Prompt
What is the number of lines in the following data that contain "begin"? Answer with the number alone.

Material for the task
------------------------------------

==> src/rtl/exec_unit_p_pkg.sv <==
// -----------------------------------------------------------------------------
// exec_unit_p_pkg
//   Shared definitions for the NoobsCpu execute unit: opcode encoding,
//   status-flag layout and the control FSM state encoding.
//   Opcodes 0-B keep their legacy values; C-F are the carry-chain / compare /
//   multiply extensions.
// -----------------------------------------------------------------------------
package exec_unit_p_pkg;

   typedef enum logic [3:0] {
      OP_NOP    = 4'h0,
      OP_ADD    = 4'h1,
      OP_SUB    = 4'h2,
      OP_OR     = 4'h3,
      OP_AND    = 4'h4,
      OP_XOR    = 4'h5,
      OP_MEM_RD = 4'h6,
      OP_MEM_WR = 4'h7,
      OP_JMP    = 4'h8,
      OP_CALL   = 4'h9,
      OP_RET    = 4'hA,
      OP_IDLE   = 4'hB,
      OP_ADC    = 4'hC,
      OP_SBB    = 4'hD,
      OP_CMP    = 4'hE,
      OP_MUL    = 4'hF
   } op_e;

   // Flag register layout as seen on the flags port: {Z,N,C,V}.
   typedef struct packed {
      logic z;
      logic n;
      logic c;
      logic v;
   } flags_t;

   typedef enum logic [1:0] {
      ST_IDLE = 2'd0,
      ST_MUL  = 2'd1,
      ST_MEM  = 2'd2
   } state_e;

   function automatic logic is_mem_op(input op_e o);
      return (o == OP_MEM_RD) || (o == OP_MEM_WR);
   endfunction

endpackage

==> src/rtl/exec_mul_iter.sv <==
// -----------------------------------------------------------------------------
// exec_mul_iter
//   Iterative shift-add multiplier, one multiplier bit per clock.
//   i_start loads the operands; DATA_W iterations follow. o_done is high in the
//   cycle of the last iteration and o_prod then carries the full product, so
//   the caller can register it on that same edge.
// Ports
//   clk, reset_        clock, async active-low reset (aborts a multiply)
//   i_start            load i_a / i_b and begin
//   i_a, i_b           multiplicand / multiplier
//   o_done             last iteration in progress this cycle
//   o_prod             2*DATA_W product (valid with o_done)
// -----------------------------------------------------------------------------
module exec_mul_iter #(
   parameter int DATA_W = 8
) (
   input  logic                  clk,
   input  logic                  reset_,
   input  logic                  i_start,
   input  logic [DATA_W-1:0]     i_a,
   input  logic [DATA_W-1:0]     i_b,
   output logic                  o_done,
   output logic [2*DATA_W-1:0]   o_prod
);

   localparam int              CNT_W = $clog2(DATA_W);
   localparam logic [CNT_W-1:0] LAST = CNT_W'(DATA_W - 1);

   logic                 r_act;
   logic [CNT_W-1:0]     r_cnt;
   logic [2*DATA_W-1:0]  r_acc;
   logic [2*DATA_W-1:0]  r_mcand;
   logic [DATA_W-1:0]    r_mplier;
   logic [2*DATA_W-1:0]  w_acc_nxt;

   assign w_acc_nxt = r_acc + (r_mplier[0] ? r_mcand : '0);
   assign o_done    = r_act && (r_cnt == LAST);
   assign o_prod    = w_acc_nxt;

   always_ff @(posedge clk or negedge reset_) begin
      if (!reset_) begin
         r_act    <= 1'b0;
         r_cnt    <= '0;
         r_acc    <= '0;
         r_mcand  <= '0;
         r_mplier <= '0;
      end else if (i_start) begin
         r_act    <= 1'b1;
         r_cnt    <= '0;
         r_acc    <= '0;
         r_mcand  <= {{DATA_W{1'b0}}, i_a};
         r_mplier <= i_b;
      end else if (r_act) begin
         r_acc    <= w_acc_nxt;
         r_mcand  <= r_mcand << 1;
         r_mplier <= r_mplier >> 1;
         r_cnt    <= r_cnt + 1'b1;
         if (r_cnt == LAST) r_act <= 1'b0;
      end
   end

endmodule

------------------------------------

Answer for this exercise
5